Add support for custom position ids and attention bias to GQA CPU operator (#23944)
### Description
- Added support for custom position ids and attention masks to the GQA
CPU operator (fp32 and fp16)
- Added MLAS eltwise add kernel for mask application for FP32 and FP16
- Added unit tests for the added eltwise add MLAS kernel
- Modified python tests to test the new GQA inputs
### Motivation and Context
Custom position ids and attention mask are required in order to
implement speculative decoding in PhiSilica
### Benchmarks
All the benchmarks are executed on the GQA op configuration which will
be used in the PhiSilica speculative decoding secnario, and the
configuration is as follows:
- num_heads: 32
- kv_num_heads: 32
- do_rotary: 1
- local_window_size: -1
- head_size: 96
- sequence_length: 6
- packed_qkv: True
Benchmarks were executed on Cadmus with Snapdragon(R) X 12-core X1E80100
@ 3.40 GHz
In the tables below, column headers are total sequence length values
used for benchmarking, and the row values are if the attention bias was
used or not.

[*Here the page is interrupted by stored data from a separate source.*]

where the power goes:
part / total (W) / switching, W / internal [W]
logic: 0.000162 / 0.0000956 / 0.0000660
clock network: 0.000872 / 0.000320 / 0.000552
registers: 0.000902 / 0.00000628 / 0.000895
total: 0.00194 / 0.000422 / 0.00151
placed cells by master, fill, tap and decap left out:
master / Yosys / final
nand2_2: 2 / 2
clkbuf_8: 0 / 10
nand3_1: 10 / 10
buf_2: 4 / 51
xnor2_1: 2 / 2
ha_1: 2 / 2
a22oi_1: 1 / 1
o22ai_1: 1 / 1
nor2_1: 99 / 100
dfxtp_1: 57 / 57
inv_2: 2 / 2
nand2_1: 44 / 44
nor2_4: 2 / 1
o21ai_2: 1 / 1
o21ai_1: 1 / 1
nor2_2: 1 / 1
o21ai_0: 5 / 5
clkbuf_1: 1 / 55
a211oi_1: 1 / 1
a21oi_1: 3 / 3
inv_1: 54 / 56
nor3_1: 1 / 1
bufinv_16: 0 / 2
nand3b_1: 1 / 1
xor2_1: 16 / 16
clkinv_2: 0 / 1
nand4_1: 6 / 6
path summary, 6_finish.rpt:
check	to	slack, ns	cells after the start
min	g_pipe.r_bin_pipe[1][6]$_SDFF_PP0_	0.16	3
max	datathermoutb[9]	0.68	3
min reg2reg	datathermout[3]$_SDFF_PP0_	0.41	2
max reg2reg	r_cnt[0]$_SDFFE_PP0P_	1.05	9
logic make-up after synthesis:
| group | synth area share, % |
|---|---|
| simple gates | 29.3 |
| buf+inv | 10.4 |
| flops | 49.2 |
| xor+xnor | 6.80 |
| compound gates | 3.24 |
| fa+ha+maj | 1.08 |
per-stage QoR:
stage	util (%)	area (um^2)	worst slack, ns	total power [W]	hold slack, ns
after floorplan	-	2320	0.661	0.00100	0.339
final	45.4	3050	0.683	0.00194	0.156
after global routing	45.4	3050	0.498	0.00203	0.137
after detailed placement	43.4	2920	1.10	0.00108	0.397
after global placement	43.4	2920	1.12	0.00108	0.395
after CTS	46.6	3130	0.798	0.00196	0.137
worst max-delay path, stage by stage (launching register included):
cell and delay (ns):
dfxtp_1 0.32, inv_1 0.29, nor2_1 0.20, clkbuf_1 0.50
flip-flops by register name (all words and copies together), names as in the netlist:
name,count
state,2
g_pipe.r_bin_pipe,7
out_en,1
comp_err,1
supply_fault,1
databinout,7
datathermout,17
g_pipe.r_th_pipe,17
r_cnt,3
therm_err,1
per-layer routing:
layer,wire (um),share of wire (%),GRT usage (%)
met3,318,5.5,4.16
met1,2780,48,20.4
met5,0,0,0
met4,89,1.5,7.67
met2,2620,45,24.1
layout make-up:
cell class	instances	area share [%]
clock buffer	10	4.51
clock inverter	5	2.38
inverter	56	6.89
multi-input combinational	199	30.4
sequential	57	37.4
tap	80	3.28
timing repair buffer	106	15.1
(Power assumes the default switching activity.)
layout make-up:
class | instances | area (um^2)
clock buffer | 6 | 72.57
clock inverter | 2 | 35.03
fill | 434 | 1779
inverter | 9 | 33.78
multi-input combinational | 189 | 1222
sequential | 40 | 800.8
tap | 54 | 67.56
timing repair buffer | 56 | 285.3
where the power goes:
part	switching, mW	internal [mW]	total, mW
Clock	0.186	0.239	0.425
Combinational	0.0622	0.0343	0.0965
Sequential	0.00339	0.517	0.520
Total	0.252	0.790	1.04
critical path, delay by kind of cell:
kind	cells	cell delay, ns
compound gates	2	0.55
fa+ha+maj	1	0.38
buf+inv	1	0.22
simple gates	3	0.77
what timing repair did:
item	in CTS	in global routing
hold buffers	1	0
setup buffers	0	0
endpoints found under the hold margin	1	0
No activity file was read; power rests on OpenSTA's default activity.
$ cat src/rtl/pwm_ctrl.sv
// PWM channel controller: start/stop sequencing, boundary-aligned config updates.
module pwm_ctrl import pwm_pkg::*; #(
  parameter int WIDTH     = WIDTH_DEF,
  parameter int PRE_WIDTH = PRE_WIDTH_DEF
) (
  input  logic        clk,
  input  logic        rst_n,
  input  logic        start,
  input  logic        stop,
  pwm_ctrl_if.slave   cfg,
  output logic        pwm_out,
  output logic        period_done,
  output logic        busy
);
  state_t               state_q, state_d;
  logic [WIDTH-1:0]     cnt_q, cnt_d;
  logic [WIDTH-1:0]     per_q, per_d, duty_q, duty_d, sh_per, sh_duty;
  logic [PRE_WIDTH-1:0] pre_q, pre_d, sh_pre;
  logic                 pend_q, tick, boundary, accept, busy_d;

  assign busy            = (state_q != IDLE);
  assign cfg.cfg_ready   = !pend_q;
  assign cfg.cfg_pending = pend_q;
  assign accept          = cfg.cfg_valid && !pend_q;
  assign boundary        = busy && tick && (cnt_q == per_q);

  // Cleared throughout IDLE and whenever a new config takes over at a boundary.
  prescale_tick #(.PRE_WIDTH(PRE_WIDTH)) u_pre (
    .clk         (clk),
    .rst_n       (rst_n),
    .clr         ((state_q == IDLE) || (boundary && pend_q)),
    .en          (busy),
    .final_value (pre_q),
    .tick        (tick)
  );

  // Next-state: start beats stop in IDLE/DRAIN, stop beats start in RUN.
  always_comb begin
    state_d = state_q;
    case (state_q)
      IDLE:    if (start) state_d = RUN;
      RUN:     if (stop)  state_d = DRAIN;
      DRAIN:   if (start) state_d = RUN;
               else if (boundary) state_d = IDLE;
      default: state_d = IDLE;
    endcase
  end

  // Next active config, counter and output level; pwm_out is built from next values so it has no lag.
  always_comb begin
    per_d  = per_q;
    duty_d = duty_q;
    pre_d  = pre_q;
    cnt_d  = cnt_q;
    if ((state_q == IDLE) && accept) begin
      per_d  = cfg.cfg_period;
      duty_d = cfg.cfg_duty;
      pre_d  = cfg.cfg_prescale;
    end
    if (boundary && pend_q) begin
      per_d  = sh_per;
      duty_d = sh_duty;
      pre_d  = sh_pre;
    end
    if ((state_q == IDLE) && start) cnt_d = '0;
    else if (busy && tick)          cnt_d = boundary ? '0 : cnt_q + 1'b1;
    busy_d = (state_d != IDLE);
  end

  // State, active/shadow config and registered outputs.
  always_ff @(posedge clk) begin
    if (!rst_n) begin
      state_q     <= IDLE;
      cnt_q       <= '0;
      per_q       <= '0;
      duty_q      <= '0;
      pre_q       <= '0;
      sh_per      <= '0;
      sh_duty     <= '0;
      sh_pre      <= '0;
      pend_q      <= 1'b0;
      pwm_out     <= 1'b0;
      period_done <= 1'b0;
    end else begin
      state_q     <= state_d;
      cnt_q       <= cnt_d;
      per_q       <= per_d;
      duty_q      <= duty_d;
      pre_q       <= pre_d;
      pwm_out     <= busy_d && (cnt_d < duty_d);
      period_done <= boundary;
      // An accept only happens with no shadow held, so it never collides with a transfer.
      if (accept && busy) begin
        sh_per  <= cfg.cfg_period;
        sh_duty <= cfg.cfg_duty;
        sh_pre  <= cfg.cfg_prescale;
        pend_q  <= 1'b1;
      end else if (boundary) begin
        pend_q  <= 1'b0;
      end
    end
  end
endmodule

$ cat src/flat_wrapper.sv
// flat-port wrapper written by rule: the top's interface ports become plain ports
module pwm_ctrl_flat import pwm_pkg::*;
#(
  parameter int WIDTH     = WIDTH_DEF,
  parameter int PRE_WIDTH = PRE_WIDTH_DEF
)
  (clk, rst_n, start, stop, pwm_out, period_done, busy, cfg_cfg_valid, cfg_cfg_period, cfg_cfg_duty, cfg_cfg_prescale, cfg_cfg_ready, cfg_cfg_pending);
  pwm_ctrl_if #(.WIDTH(WIDTH), .PRE_WIDTH(PRE_WIDTH)) cfg_i ();
  input  logic clk;
  input  logic rst_n;
  input  logic start;
  input  logic stop;
  output logic pwm_out;
  output logic period_done;
  output logic busy;
  input wire logic [$bits(cfg_i.cfg_valid)-1:0] cfg_cfg_valid;
  input wire logic [$bits(cfg_i.cfg_period)-1:0] cfg_cfg_period;
  input wire logic [$bits(cfg_i.cfg_duty)-1:0] cfg_cfg_duty;
  input wire logic [$bits(cfg_i.cfg_prescale)-1:0] cfg_cfg_prescale;
  output wire logic [$bits(cfg_i.cfg_ready)-1:0] cfg_cfg_ready;
  output wire logic [$bits(cfg_i.cfg_pending)-1:0] cfg_cfg_pending;
  assign cfg_i.cfg_valid = cfg_cfg_valid;
  assign cfg_i.cfg_period = cfg_cfg_period;
  assign cfg_i.cfg_duty = cfg_cfg_duty;
  assign cfg_i.cfg_prescale = cfg_cfg_prescale;
  assign cfg_cfg_ready = cfg_i.cfg_ready;
  assign cfg_cfg_pending = cfg_i.cfg_pending;
  pwm_ctrl #(.WIDTH(WIDTH), .PRE_WIDTH(PRE_WIDTH)) u_core (.clk(clk), .rst_n(rst_n), .start(start), .stop(stop), .cfg(cfg_i), .pwm_out(pwm_out), .period_done(period_done), .busy(busy));
endmodule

Values are average inference time in ms over 100000 runs.
#### Fp16 results
| Total sequence length | 50 | 100 | 250 | 500 | 750 | 1000 | 1500 |
2000 | 2500 | 3000 | 3500 | 4000 |
|:-----------------|:---------|:---------|:---------|:---------|:---------|:---------|:---------|:--------|:--------|:--------|:--------|:--------|
| Without bias | 0.284054 | 0.257449 | 0.275806 | 0.334123 | 0.458324 |
0.614133 | 0.912791 | 1.38585 | 1.92186 | 2.39203 | 2.88808 | 3.46262 |
| With bias | 0.250926 | 0.253072 | 0.279724 | 0.337774 | 0.499058 |
0.585388 | 0.914316 | 1.40701 | 1.87311 | 2.47475 | 3.3906 | 3.47474 |
| Runtime increase | -11.66% | -1.7% | +1.42% | +1.09% | +8.89% | -4.68%
| +0.17% | +1.53% | -2.54% | +3.46% | +17.4% | +0.35% |
#### Fp32 results
| Total sequence length | 50 | 100 | 250 | 500 | 750 | 1000 | 1500 |
2000 | 2500 | 3000 | 3500 | 4000 |
|:-----------------|:---------|:---------|:---------|:---------|:---------|:---------|:--------|:--------|:--------|:--------|:--------|:--------|
| Without bias | 0.259049 | 0.270541 | 0.304583 | 0.376708 | 0.554013 |
0.633217 | 1.20696 | 1.65985 | 1.95169 | 2.45807 | 3.05637 | 4.05169 |
| With bias | 0.261631 | 0.268002 | 0.300853 | 0.370452 | 0.529865 |
0.735216 | 1.43493 | 1.4385 | 1.99028 | 2.3858 | 2.99425 | 4.80197 |
| Runtime increase | +1.0% | -0.94% | -1.22% | -1.66% | -4.36% | +16.11%
| +18.89% | -13.34% | +1.98% | -2.94% | -2.03% | +18.52% |
---------
Co-authored-by: github-actions[bot] <41898282+github-actions[bot]@users.noreply.github.com>